日本IBMがデータ処理製品群「IBM PureData System」の3機種を発売した。同社が提唱する「エキスパート・インテグレーテッド・システム」構想に基づきハードウェアとソフトウェアを高度に統合したことで、ビッグデータの処理を高速化するという。

» 2012年10月10日 20時22分 公開
[本宮学,ITmedia]
photo IBM PureData System

 日本IBMは10月10日、同社が提唱する「エキスパート・インテグレーテッド・システム」構想に基づく「IBM PureSystems」シリーズの新製品として、データ処理製品群「IBM PureData System」を発売した。データベース(DB)製品やデータウェアハウス(DWH)製品など3機種をラインアップし、10月26日に出荷を開始する。

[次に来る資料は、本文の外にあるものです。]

Source: an optimization exercise on an open RTL-to-GDS flow (aim: small area, a short achievable clock period and few clock cycles). Production flows keep margins and buffers that such runs may drop. Only simulation tests tie the RTL to the original design; equivalence was not proved. Power is estimated from default activity; no workload was simulated.

### flow/run.sh
#!/bin/bash
# synth_recipe.tcl (not shown) runs the flow's synth.tcl, then flattens the netlist and writes it again
# the make line also repeats each setting of config.mk as NAME=value (left out here)
make -C /OpenROAD-flow-scripts/flow DESIGN_CONFIG=/design/flow/config.mk WORK_HOME=/design/flow/orfs CLKGATE_MAP_FILE= SYNTH_SCRIPT=/design/flow/synth_recipe.tcl finish
### flow/config.mk
export PLATFORM = sky130hd
export DESIGN_NAME = hilo_md_ctrl
export DESIGN_NICKNAME = hilo_md_ctrl
export VERILOG_FILES = /design/flow/design.v
export SDC_FILE = /design/flow/constraint.sdc
export NUM_CORES = 4
export LEC_CHECK = 0
export CAP_MARGIN = 20
export CORE_MARGIN = 2
export CORE_UTILIZATION = 40
export SETUP_SLACK_MARGIN = 4
export SLEW_MARGIN = 20
### flow/constraint.sdc
create_clock -name core_clock -period 11.0 [get_ports {clk_i}]
set_input_delay 2.2000 -clock core_clock [delete_from_list [all_inputs] [get_ports {clk_i}]]
set_output_delay 2.2000 -clock core_clock [all_outputs]
set_load 0.01 [all_outputs]
### flow/design.v
module hilo_md_ctrl #(
    parameter int MUL_K  = 8,
    parameter int DIV_R  = 2,
    parameter int DATA_W = 32
) (
    input  logic              clk_i,
    input  logic              reset_i,
    input  logic              md_valid_i,
    output logic              md_ready_o,
    input  logic [2:0]        md_op_i,
    input  logic [DATA_W-1:0] md_src0_i,
    input  logic [DATA_W-1:0] md_src1_i,
    input  logic              flush_i,
    output logic [DATA_W-1:0] hi_o,
    output logic [DATA_W-1:0] lo_o,
    output logic              md_busy_o,
    output logic              md_done_o
);
    localparam int W   = DATA_W;
    localparam int NCH = W / MUL_K + 1;        
    localparam int ND  = MUL_K / 2;            
    localparam int BW  = NCH * MUL_K + 1;      
    localparam int LW  = (W < 4) ? 2 : (W < 8) ? 3 : (W < 16) ? 4 : (W < 32) ? 5 : (W < 64) ? 6 : 7;
    localparam logic [2:0] OP_MULT  = 3'd1;
    localparam logic [2:0] OP_MULTU = 3'd2;
    localparam logic [2:0] OP_DIV   = 3'd3;
    localparam logic [2:0] OP_DIVU  = 3'd4;
    localparam logic [2:0] OP_MTHI  = 3'd5;
    localparam logic [2:0] OP_MTLO  = 3'd6;
    typedef enum logic [1:0] {IDLE, MUL, DIV, FIX} state_t;
    state_t              state_q;
    logic                done_q;
    logic [W-1:0]        hi_q, lo_q;
    logic [2*W-1:0]      acc_q;      
    logic [W:0]          mc_q;       
    logic [W:0]          b_q;        
    logic [NCH-1:0]      oh_q;       
    logic [LW-1:0]       cnt_q;      
    logic                qneg_q, rneg_q;
    logic is_signed, s0_neg, s1_neg, div0;
    logic [W-1:0] neg_a, neg_b, neg_ya, neg_yb;
    logic         neg_sa, neg_sb;
    assign is_signed = (md_op_i == OP_MULT) || (md_op_i == OP_DIV);
    assign s0_neg    = is_signed && md_src0_i[W-1];
    assign s1_neg    = is_signed && md_src1_i[W-1];
    assign div0      = (md_src1_i == '0);
    assign neg_a  = (state_q == FIX) ? acc_q[2*W-1:W] : md_src0_i;
    assign neg_b  = (state_q == FIX) ? acc_q[W-1:0]   : md_src1_i;
    assign neg_sa = (state_q == FIX) ? rneg_q : s0_neg;
    assign neg_sb = (state_q == FIX) ? qneg_q : s1_neg;
    assign neg_ya = neg_sa ? -neg_a : neg_a;
    assign neg_yb = neg_sb ? -neg_b : neg_b;
    logic [BW-1:0]  ax_in, bx_in;
    logic [NCH:0]   eqa_in, eqb_in;
    logic [NCH-1:0] oh_in;
    logic           swap;
    logic [W:0]     mc_in, mp_in;
    assign ax_in = {{(BW-W-1){s0_neg}}, md_src0_i, 1'b0};
    assign bx_in = {{(BW-W-1){s1_neg}}, md_src1_i, 1'b0};
    assign eqa_in[0]   = 1'b0;
    assign eqa_in[NCH] = 1'b1;
    assign eqb_in[0]   = 1'b0;
    assign eqb_in[NCH] = 1'b1;
    for (genvar j = 1; j < NCH; j++) begin : g_eq
        assign eqa_in[j] = (ax_in[BW-1:j*MUL_K] == '0) || (ax_in[BW-1:j*MUL_K] == '1);
        assign eqb_in[j] = (bx_in[BW-1:j*MUL_K] == '0) || (bx_in[BW-1:j*MUL_K] == '1);
    end
    assign swap  = |(eqa_in & ~eqb_in);
    assign oh_in = swap ? (eqa_in[NCH:1] & ~eqa_in[NCH-1:0]) : (eqb_in[NCH:1] & ~eqb_in[NCH-1:0]);
    assign mc_in = swap ? {s1_neg, md_src1_i} : {s0_neg, md_src0_i};
    assign mp_in = swap ? {s0_neg, md_src0_i} : {s1_neg, md_src1_i};
    logic [BW-1:0]     bx;
    logic [MUL_K:0]    chunk_nx, chunk_in;
    logic [ND-1:0]     one_q, two_q, neg_q, one_d, two_d, neg_d;
    logic [2*W-1:0]    acc_n;
    assign bx = {{(BW-W-1){b_q[W]}}, b_q, 1'b0};
    always_comb begin
        logic [BW-1:0] mx;
        mx = {{(BW-W-1){mp_in[W]}}, mp_in, 1'b0};
        chunk_nx = '0;
        chunk_in = '0;
        for (int j = 0; j < NCH - 1; j++) begin
            if (oh_q[j+1]) chunk_nx = chunk_nx | bx[j*MUL_K +: MUL_K+1];
        end
        for (int j = 0; j < NCH; j++) begin
            if (oh_in[j]) chunk_in = chunk_in | mx[j*MUL_K +: MUL_K+1];
        end
    end
    always_comb begin
        logic [MUL_K:0] c;
        logic           b0, b1, b2;
        c = (state_q == IDLE) ? chunk_in : chunk_nx;
        for (int i = 0; i < ND; i++) begin
            b0 = c[2*i];
            b1 = c[2*i+1];
            b2 = c[2*i+2];
            one_d[i] = b1 ^ b0;
            two_d[i] = (b2 & ~b1 & ~b0) | (~b2 & b1 & b0);
            neg_d[i] = b2 & ~(b1 & b0);
        end
    end
    logic [2*W-1:0] rows [ND];
    logic [MUL_K-1:0] negv;
    always_comb begin
        logic [W+1:0] mag;
        negv = '0;
        for (int i = 0; i < ND; i++) begin
            mag = ({(W+2){one_q[i]}} & {mc_q[W], mc_q}) | ({(W+2){two_q[i]}} & {mc_q, 1'b0});
            rows[i] = {{(W-2){neg_q[i] ^ mag[W+1]}}, {(W+2){neg_q[i]}} ^ mag} << (2*i);
            negv[2*i] = neg_q[i];
        end
    end
    logic [2*W-1:0] cs_s, cs_c;
    always_comb begin
        logic [2*W-1:0] x, y, z;
        x = {acc_q[2*W-1-MUL_K:0], negv};
        y = rows[0];
        for (int i = 1; i < ND; i++) begin
            z = rows[i];
            {x, y} = {x ^ y ^ z, ((x & y) | (x & z) | (y & z)) << 1};
        end
        cs_s = x;
        cs_c = y;
    end
    assign acc_n = cs_s + cs_c;
    logic [W-1:0]  xa, xb;
    logic [LW-1:0] la, lb, sh;
    logic          div_q0;
    logic [W:0]    dvs_in;
    logic [W:0] xa1;
    assign xa  = md_src0_i ^ {W{s0_neg}};
    assign xb  = md_src1_i ^ {W{s1_neg}};
    assign xa1 = s0_neg ? {xa, 1'b1} : {1'b0, xa};
    always_comb begin
        la = '0;
        lb = '0;
        for (int i = 0; i <= W; i++) begin
            if (xa1[i]) la = LW'(i + 1);
        end
        for (int i = 0; i < W; i++) begin
            if (xb[i]) lb = LW'(i + 1);
        end
    end
    assign div_q0 = la < lb;
    assign sh     = la - lb;
    assign dvs_in = (W+1)'(neg_yb) << sh;
    logic [W-1:0] rem_s [DIV_R+1];
    logic [W:0]   dvs_s [DIV_R+1];
    logic [W-1:0] quo_s [DIV_R+1];
    always_comb begin
        logic [W+1:0] diff;
        rem_s[0] = acc_q[2*W-1:W];
        quo_s[0] = acc_q[W-1:0];
        dvs_s[0] = b_q;
        for (int i = 0; i < DIV_R; i++) begin
            diff       = {2'b0, rem_s[i]} - {1'b0, dvs_s[i]};
            rem_s[i+1] = diff[W+1] ? rem_s[i] : diff[W-1:0];
            quo_s[i+1] = {quo_s[i][W-2:0], !diff[W+1]};
            dvs_s[i+1] = dvs_s[i] >> 1;
        end
    end
    logic [W-1:0] rem_f, quo_f;
    always_comb begin
        rem_f = rem_s[DIV_R];
        quo_f = quo_s[DIV_R];
        for (int i = 1; i < DIV_R; i++) begin
            if (cnt_q == LW'(i - 1)) begin
                rem_f = rem_s[i];
                quo_f = quo_s[i];
            end
        end
    end
    always_ff @(posedge clk_i) begin
        done_q <= 1'b0;
        if (reset_i) begin
            state_q <= IDLE;
            hi_q    <= '0;
            lo_q    <= '0;
        end else if (flush_i) begin
            state_q <= IDLE;
        end else begin
            unique case (state_q)
                IDLE: begin
                    if (md_valid_i) begin
                        qneg_q <= s0_neg ^ s1_neg;
                        rneg_q <= s0_neg;
                        unique case (md_op_i)
                            OP_MTHI: hi_q <= md_src0_i;
                            OP_MTLO: lo_q <= md_src0_i;
                            OP_MULT, OP_MULTU: begin
                                mc_q    <= mc_in;
                                b_q     <= mp_in;
                                oh_q    <= oh_in;
                                one_q   <= one_d;
                                two_q   <= two_d;
                                neg_q   <= neg_d;
                                acc_q   <= '0;
                                state_q <= MUL;
                            end
                            OP_DIV, OP_DIVU: begin
                                if (div0) begin
                                    hi_q   <= md_src0_i;
                                    lo_q   <= '1;
                                    done_q <= 1'b1;
                                end else if (div_q0) begin
                                    hi_q   <= md_src0_i;
                                    lo_q   <= '0;
                                    done_q <= 1'b1;
                                end else begin
                                    acc_q   <= {neg_ya, {W{1'b0}}};
                                    b_q     <= dvs_in;
                                    cnt_q   <= sh;
                                    state_q <= DIV;
                                end
                            end
                            default: ;
                        endcase
                    end
                end
                MUL: begin
                    acc_q <= acc_n;
                    oh_q  <= oh_q >> 1;
                    one_q <= one_d;
                    two_q <= two_d;
                    neg_q <= neg_d;
                    if (oh_q[0]) begin
                        {hi_q, lo_q} <= acc_n;
                        done_q       <= 1'b1;
                        state_q      <= IDLE;
                    end
                end
                DIV: begin
                    acc_q <= {rem_s[DIV_R], quo_s[DIV_R]};
                    b_q   <= dvs_s[DIV_R];
                    cnt_q <= cnt_q - LW'(DIV_R);
                    if (cnt_q < LW'(DIV_R)) begin
                        acc_q <= {rem_f, quo_f};
                        if (rneg_q || qneg_q) begin
                            state_q <= FIX;
                        end else begin
                            hi_q    <= rem_f;
                            lo_q    <= quo_f;
                            done_q  <= 1'b1;
                            state_q <= IDLE;
                        end
                    end
                end
                FIX: begin
                    hi_q    <= neg_ya;
                    lo_q    <= neg_yb;
                    done_q  <= 1'b1;
                    state_q <= IDLE;
                end
                default: state_q <= IDLE;
            endcase
        end
    end
    assign md_ready_o = (state_q == IDLE);
    assign md_busy_o  = (state_q != IDLE);
    assign md_done_o  = done_q;
    assign hi_o       = hi_q;
    assign lo_o       = lo_q;
endmodule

 エキスパート・インテグレーテッド・システムとは、ハードウェアとソフトウェアを統合してシステム全体のパフォーマンスを高めるというコンセプトだ。今回は同構想に基づき、DB製品の「IBM PureData System for Transaction」、DWH製品の「IBM PureData System for Analytics」、リアルタイム型DWH製品の「IBM PureData System for Operational Analytics」の3製品を新たに提供する。

 PureData System for Transactionは、eコマースのような大量のトランザクション処理に向けたDB製品だ。ハードウェア部分は今年4月に発表した「IBM PureFlex System」、ソフトウェア部分はIBM DB2をベースにしつつ、これらを仮想化技術を使わずに統合することで、高いパフォーマンスを実現したという。また、データを共同ストレージで管理することで、多数のユーザーからデータの登録や更新が行われた際も、データの整合性を確保するとしている。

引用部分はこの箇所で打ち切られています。